[[ INPUT open ]]

**src/rtl/core/rvac_pkg.sv**
```systemverilog
// Shared types and constants for the RMS vector anomaly classifier.
package rvac_pkg;

	typedef struct packed {
		logic signed [31:0] element;
		logic               not_finite;
		logic               last_element;
	} in_item_t;

	typedef struct packed {
		logic               valid_res;
		logic signed [31:0] mean_value;
		logic [31:0]        mean_magnitude;
		logic [31:0]        rms_level;
		logic [31:0]        peak_magnitude;
		logic [31:0]        norm_score;
		logic               alarm;
		logic [5:0]         class_id;
		logic [15:0]        confidence;
	} result_t;

	typedef enum logic [1:0] {
		REG_THRESHOLD = 2'd0,
		REG_CLASSES   = 2'd1,
		REG_LENGTH    = 2'd2,
		REG_STRICT    = 2'd3
	} reg_idx_t;

	typedef enum logic [2:0] {
		BK_IDLE,
		BK_DIV,
		BK_SQRT,
		BK_MUL,
		BK_DONE
	} bk_state_t;

	typedef enum logic [1:0] {
		DV_MEAN,
		DV_MAG,
		DV_SQ,
		DV_SCORE
	} div_op_t;

	localparam logic [31:0] SCORE_ONE  = 32'd65536;
	localparam logic [15:0] CONF_FLOOR = 16'd32768;
	localparam logic [15:0] CONF_CAP   = 16'd65470;
	localparam logic [6:0]  CLASS_MAX  = 7'd64;

endpackage

```
**src/rtl/core/rvac_fifo.sv**
```systemverilog
// Two-entry register queue between the accumulating front and the arithmetic back.
module rvac_fifo #(
	parameter int WIDTH = 8
) (
	input  logic             clk,
	input  logic             arst_n,
	input  logic             push,
	input  logic [WIDTH-1:0] push_data,
	input  logic             pop,
	output logic [WIDTH-1:0] pop_data,
	output logic             full,
	output logic             empty
);
	logic [WIDTH-1:0] mem_q [2];
	logic             wr_q, rd_q;
	logic [1:0]       count_q;

	assign full     = (count_q == 2'd2);
	assign empty    = (count_q == 2'd0);
	assign pop_data = mem_q[rd_q];

	always_ff @(posedge clk) begin
		if (push) begin
			mem_q[wr_q] <= push_data;
		end
	end

	always_ff @(posedge clk or negedge arst_n) begin
		if (!arst_n) begin
			wr_q    <= 1'b0;
			rd_q    <= 1'b0;
			count_q <= 2'd0;
		end else begin
			if (push) wr_q <= ~wr_q;
			if (pop)  rd_q <= ~rd_q;
			count_q <= count_q + 2'(push) - 2'(pop);
		end
	end
endmodule

```
**src/rtl/core/rvac_front.sv**
```systemverilog
// Front end: takes one element per cycle while the queue is not full and accumulates the vector statistics.
module rvac_front import rvac_pkg::*; #(
	parameter int MAX_LENGTH = 256,
	parameter int CNT_W      = 9,
	parameter int SUM_W      = 42,
	parameter int MAG_W      = 41,
	parameter int SQ_W       = 56,
	parameter int REC_W      = 181
) (
	input  logic             clk,
	input  logic             arst_n,
	input  logic             in_valid,
	output logic             in_stall,
	input  in_item_t         in_data,
	input  logic [8:0]       expected_length,
	input  logic             strict_length,
	output logic             push,
	output logic [REC_W-1:0] push_data,
	input  logic             full
);
	logic [CNT_W-1:0]        count_q, count_n;
	logic signed [SUM_W-1:0] sum_q, sum_n;
	logic [MAG_W-1:0]        mag_q, mag_n;
	logic [SQ_W-1:0]         sq_q, sq_n;
	logic [31:0]             peak_q, peak_n;
	logic                    bad_q, bad_n;
	logic                    take, room, acc;
	logic [31:0]             mag;
	logic [63:0]             square;
	logic                    ok;

	assign in_stall = full;
	assign take     = in_valid && !full;
	assign room     = (count_q < CNT_W'(MAX_LENGTH));
	assign acc      = take && !in_data.not_finite && room;

	// The most negative code has magnitude 2^31, which still fits 32 bits.
	assign mag    = in_data.element[31] ? 32'(33'h1_0000_0000 - {1'b0, in_data.element})
	                                    : in_data.element;
	assign square = mag * mag;

	always_comb begin
		count_n = count_q;
		sum_n   = sum_q;
		mag_n   = mag_q;
		sq_n    = sq_q;
		peak_n  = peak_q;
		bad_n   = bad_q | (take & (in_data.not_finite | !room));
		if (acc) begin
			count_n = count_q + CNT_W'(1);
			sum_n   = sum_q + SUM_W'(in_data.element);
			mag_n   = mag_q + MAG_W'(mag);
			sq_n    = sq_q + SQ_W'(square[63:16]);
			if (mag > peak_q) peak_n = mag;
		end
	end

	assign ok = !bad_n && (count_n != '0)
	            && !(strict_length && (32'(count_n) != 32'(expected_length)));

	assign push      = take && in_data.last_element;
	assign push_data = {ok, count_n, sum_n, mag_n, sq_n, peak_n};

	always_ff @(posedge clk or negedge arst_n) begin
		if (!arst_n) begin
			count_q <= '0;
			sum_q   <= '0;
			mag_q   <= '0;
			sq_q    <= '0;
			peak_q  <= '0;
			bad_q   <= 1'b0;
		end else if (push) begin
			count_q <= '0;
			sum_q   <= '0;
			mag_q   <= '0;
			sq_q    <= '0;
			peak_q  <= '0;
			bad_q   <= 1'b0;
		end else if (take) begin
			count_q <= count_n;
			sum_q   <= sum_n;
			mag_q   <= mag_n;
			sq_q    <= sq_n;
			peak_q  <= peak_n;
			bad_q   <= bad_n;
		end
	end
endmodule

```
**src/rtl/core/rvac_back.sv**
```systemverilog
// Back end: divisions, square root, score, class and confidence for one vector at a time.
module rvac_back import rvac_pkg::*; #(
	parameter int CNT_W = 9,
	parameter int SUM_W = 42,
	parameter int MAG_W = 41,
	parameter int SQ_W  = 56,
	parameter int REC_W = 181
) (
	input  logic             clk,
	input  logic             arst_n,
	input  logic             empty,
	output logic             pop,
	input  logic [REC_W-1:0] pop_data,
	input  logic [31:0]      thr_level,
	input  logic [6:0]       class_count,
	output logic             out_valid,
	input  logic             out_stall,
	output result_t          out_data
);
	localparam int DVD_W  = SQ_W;
	localparam int STEP_W = $clog2(DVD_W + 1);

	bk_state_t state_q, state_n;
	div_op_t   op_q;

	logic                    rec_ok;
	logic [CNT_W-1:0]        rec_cnt;
	logic signed [SUM_W-1:0] rec_sum;
	logic [MAG_W-1:0]        rec_mag;
	logic [SQ_W-1:0]         rec_sq;
	logic [31:0]             rec_peak;

	logic              ok_q, neg_q;
	logic [31:0]       peak_q, mag_q, meanq_q, rms_q, score_q;
	logic [MAG_W-1:0]  magsum_q;
	logic [SQ_W-1:0]   sqsum_q;
	logic [STEP_W-1:0] step_q;
	logic              last_step;

	logic [DVD_W-1:0] quo_q, quo_nx;
	logic [31:0]      rem_q, rem_nx, dvs_q;
	logic [32:0]      rem_sh, diff;

	logic [63:0] v_q;
	logic [31:0] root_q, root_nx;
	logic [35:0] srem_q, srem_nx, s_sh, s_trial;

	logic [31:0] thr_eff, excess, score_dev, score_sat;
	logic [6:0]  classes;
	logic [37:0] prod_q;
	logic [22:0] cls_raw;
	logic [5:0]  cls;
	logic [16:0] conf_raw;
	logic        anomaly, out_free;
	logic [SUM_W-1:0] abs_sum;
	result_t     res;

	assign {rec_ok, rec_cnt, rec_sum, rec_mag, rec_sq, rec_peak} = pop_data;
	assign abs_sum = rec_sum[SUM_W-1] ? SUM_W'(-rec_sum) : rec_sum;

	assign thr_eff = (thr_level == '0) ? 32'd1 : thr_level;
	assign classes = (class_count == '0) ? 7'd1
	               : ((class_count > CLASS_MAX) ? CLASS_MAX : class_count);

	// Restoring division, one quotient bit per cycle.
	assign rem_sh = {rem_q, quo_q[DVD_W-1]};
	assign diff   = rem_sh - {1'b0, dvs_q};
	assign rem_nx = diff[32] ? rem_sh[31:0] : diff[31:0];
	assign quo_nx = {quo_q[DVD_W-2:0], ~diff[32]};

	// Digit-by-digit square root, two radicand bits per cycle.
	assign s_sh    = {srem_q[33:0], v_q[63:62]};
	assign s_trial = {2'b00, root_q, 2'b01};
	assign srem_nx = (s_sh >= s_trial) ? s_sh - s_trial : s_sh;
	assign root_nx = {root_q[30:0], (s_sh >= s_trial)};

	assign last_step = (step_q == STEP_W'(1));
	assign out_free  = !out_valid || !out_stall;

	assign score_sat = score_q;
	assign anomaly   = (rms_q >= thr_eff);
	assign excess    = (score_sat > SCORE_ONE) ? score_sat - SCORE_ONE : '0;
	assign cls_raw   = 23'(prod_q[37:16]) + 23'd1;
	assign cls       = (!anomaly || classes <= 7'd1) ? 6'd0
	                 : ((cls_raw > 23'(classes - 7'd1)) ? 6'(classes - 7'd1) : 6'(cls_raw));
	assign score_dev = (score_sat >= SCORE_ONE) ? score_sat - SCORE_ONE
	                                            : SCORE_ONE - score_sat;
	assign conf_raw  = 17'(CONF_FLOOR)
	                 + 17'(score_dev[31:1] > 31'(CONF_CAP) ? CONF_CAP : score_dev[16:1]);

	always_comb begin
		res = '0;
		if (ok_q) begin
			res.valid_res      = 1'b1;
			res.mean_value     = neg_q ? -meanq_q : meanq_q;
			res.mean_magnitude = mag_q;
			res.rms_level      = rms_q;
			res.peak_magnitude = peak_q;
			res.norm_score     = score_sat;
			res.alarm          = anomaly;
			res.class_id       = cls;
			res.confidence     = (conf_raw > 17'(CONF_CAP)) ? CONF_CAP : conf_raw[15:0];
		end
	end

	always_comb begin
		state_n = state_q;
		case (state_q)
			BK_IDLE: if (!empty) state_n = rec_ok ? BK_DIV : BK_DONE;
			BK_DIV:  if (last_step) begin
				if (op_q == DV_SQ)         state_n = BK_SQRT;
				else if (op_q == DV_SCORE) state_n = BK_MUL;
			end
			BK_SQRT: if (last_step) state_n = BK_DIV;
			BK_MUL:  state_n = BK_DONE;
			BK_DONE: if (out_free) state_n = BK_IDLE;
			default: state_n = BK_IDLE;
		endcase
	end

	always_comb begin
		pop = (state_q == BK_IDLE) && !empty;
	end

	always_ff @(posedge clk or negedge arst_n) begin
		if (!arst_n) begin
			state_q   <= BK_IDLE;
			out_valid <= 1'b0;
		end else begin
			state_q <= state_n;
			if (state_q == BK_DONE && out_free) out_valid <= 1'b1;
			else if (!out_stall)                out_valid <= 1'b0;
		end
	end

	always_ff @(posedge clk) begin
		case (state_q)
			BK_IDLE: if (!empty) begin
				ok_q     <= rec_ok;
				neg_q    <= rec_sum[SUM_W-1];
				peak_q   <= rec_peak;
				magsum_q <= rec_mag;
				sqsum_q  <= rec_sq;
				op_q     <= DV_MEAN;
				quo_q    <= DVD_W'(abs_sum);
				rem_q    <= '0;
				dvs_q    <= 32'(rec_cnt);
				step_q   <= STEP_W'(DVD_W);
			end
			BK_DIV: begin
				if (!last_step) begin
					quo_q  <= quo_nx;
					rem_q  <= rem_nx;
					step_q <= step_q - STEP_W'(1);
				end else begin
					rem_q <= '0;
					case (op_q)
						DV_MEAN: begin
							meanq_q <= quo_nx[31:0];
							op_q    <= DV_MAG;
							quo_q   <= DVD_W'(magsum_q);
							step_q  <= STEP_W'(DVD_W);
						end
						DV_MAG: begin
							mag_q  <= quo_nx[31:0];
							op_q   <= DV_SQ;
							quo_q  <= DVD_W'(sqsum_q);
							step_q <= STEP_W'(DVD_W);
						end
						DV_SQ: begin
							v_q    <= {quo_nx[47:0], 16'h0000};
							srem_q <= '0;
							root_q <= '0;
							step_q <= STEP_W'(32);
						end
						default: begin
							score_q <= (quo_nx > DVD_W'(32'hFFFF_FFFF)) ? 32'hFFFF_FFFF
							                                          : quo_nx[31:0];
						end
					endcase
				end
			end
			BK_SQRT: begin
				if (!last_step) begin
					v_q    <= {v_q[61:0], 2'b00};
					srem_q <= srem_nx;
					root_q <= root_nx;
					step_q <= step_q - STEP_W'(1);
				end else begin
					rms_q  <= root_nx;
					op_q   <= DV_SCORE;
					quo_q  <= DVD_W'({root_nx, 16'h0000});
					rem_q  <= '0;
					dvs_q  <= thr_eff;
					step_q <= STEP_W'(DVD_W);
				end
			end
			BK_MUL: prod_q <= 38'(excess * 6'(classes - 7'd1));
			BK_DONE: if (out_free) out_data <= res;
			default: ;
		endcase
	end
endmodule

```
**src/rtl/core/rms_vector_anomaly_classifier.sv**
```systemverilog
// Top level of the RMS vector anomaly classifier with its register port.
// Usage:
//  Elements arrive on the in channel (in_valid, in_stall, in_data), one request per
//  cycle while in_stall is low. The request with last_element set closes the vector.
//  Each closed vector yields one result request on the out channel (out_valid,
//  out_stall, out_data); valid_res is low with all other fields zero when the vector
//  held no element or a non-finite element, ran past MAX_LENGTH or failed the
//  strict length check. Valid vectors pass through one shared one-bit-per-cycle
//  divider of width W = 47 + clog2(MAX_LENGTH+1); invalid vectors skip the arithmetic.
//  Elements are taken at one per cycle while in_stall is low; a two-entry queue holds
//  closed vectors while the back end works, so vectors that close faster than the
//  back end finishes them make the input stall.
//  A stalled result is held in the output register; the back end then waits and the
//  queue fills before the input stalls.
//  Reset clears the accumulators, the queue and out_valid; registers return to
//  threshold 1.0, two classes, expected length 16 and strict mode off.
//  The user must write registers over the APB port only while the block is idle; the block does not enforce this.
module rms_vector_anomaly_classifier import rvac_pkg::*; #(
	parameter int MAX_LENGTH = 256
) (
	input  logic        clk,
	input  logic        arst_n,
	input  logic        in_valid,
	output logic        in_stall,
	input  in_item_t    in_data,
	output logic        out_valid,
	input  logic        out_stall,
	output result_t     out_data,
	input  logic        psel,
	input  logic        penable,
	input  logic        pwrite,
	input  logic [3:0]  paddr,
	input  logic [31:0] pwdata,
	output logic [31:0] prdata,
	output logic        pready
);
	localparam int CNT_W = $clog2(MAX_LENGTH + 1);
	localparam int SUM_W = 33 + CNT_W;
	localparam int MAG_W = 32 + CNT_W;
	localparam int SQ_W  = 47 + CNT_W;
	localparam int REC_W = 1 + CNT_W + SUM_W + MAG_W + SQ_W + 32;

	logic [31:0] threshold_q;
	logic [6:0]  classes_q;
	logic [8:0]  length_q;
	logic        strict_q;
	reg_idx_t    idx;

	logic             push, pop, full, empty;
	logic [REC_W-1:0] push_data, pop_data;

	assign pready = 1'b1;
	assign idx    = reg_idx_t'(paddr[3:2]);

	always_ff @(posedge clk or negedge arst_n) begin
		if (!arst_n) begin
			threshold_q <= 32'd65536;
			classes_q   <= 7'd2;
			length_q    <= 9'd16;
			strict_q    <= 1'b0;
		end else if (psel && penable && pwrite) begin
			case (idx)
				REG_THRESHOLD: threshold_q <= pwdata;
				REG_CLASSES:   classes_q   <= pwdata[6:0];
				REG_LENGTH:    length_q    <= pwdata[8:0];
				REG_STRICT:    strict_q    <= pwdata[0];
				default: ;
			endcase
		end
	end

	always_comb begin
		case (idx)
			REG_THRESHOLD: prdata = threshold_q;
			REG_CLASSES:   prdata = 32'(classes_q);
			REG_LENGTH:    prdata = 32'(length_q);
			REG_STRICT:    prdata = 32'(strict_q);
			default:       prdata = '0;
		endcase
	end

	rvac_front #(
		.MAX_LENGTH(MAX_LENGTH), .CNT_W(CNT_W), .SUM_W(SUM_W),
		.MAG_W(MAG_W), .SQ_W(SQ_W), .REC_W(REC_W)
	) u_front (
		.clk, .arst_n, .in_valid, .in_stall, .in_data,
		.expected_length(length_q), .strict_length(strict_q),
		.push, .push_data, .full
	);

	rvac_fifo #(.WIDTH(REC_W)) u_fifo (
		.clk, .arst_n, .push, .push_data, .pop, .pop_data, .full, .empty
	);

	rvac_back #(
		.CNT_W(CNT_W), .SUM_W(SUM_W), .MAG_W(MAG_W), .SQ_W(SQ_W), .REC_W(REC_W)
	) u_back (
		.clk, .arst_n, .empty, .pop, .pop_data,
		.thr_level(threshold_q), .class_count(classes_q),
		.out_valid, .out_stall, .out_data
	);

	a_invalid_zero: assert property (@(posedge clk) disable iff (!arst_n)
		out_valid && !out_data.valid_res |-> out_data.rms_level == '0
		&& out_data.class_id == '0 && out_data.confidence == '0)
		else $error("invalid result carries non-zero fields");

	a_conf_range: assert property (@(posedge clk) disable iff (!arst_n)
		out_valid && out_data.valid_res |-> out_data.confidence >= CONF_FLOOR
		&& out_data.confidence <= CONF_CAP)
		else $error("confidence out of range");

	a_normal_class: assert property (@(posedge clk) disable iff (!arst_n)
		out_valid && out_data.valid_res && !out_data.alarm |-> out_data.class_id == '0)
		else $error("normal vector given a fault class");

	a_no_overflow: assert property (@(posedge clk) disable iff (!arst_n)
		full |-> !push)
		else $error("queue written while full");
endmodule
```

[[ INPUT closed ]]

● TASK TO CARRY OUT: Tally the lines of the material that hold the word "assert", and state only that tally.

● EXERCISE RESULT: 4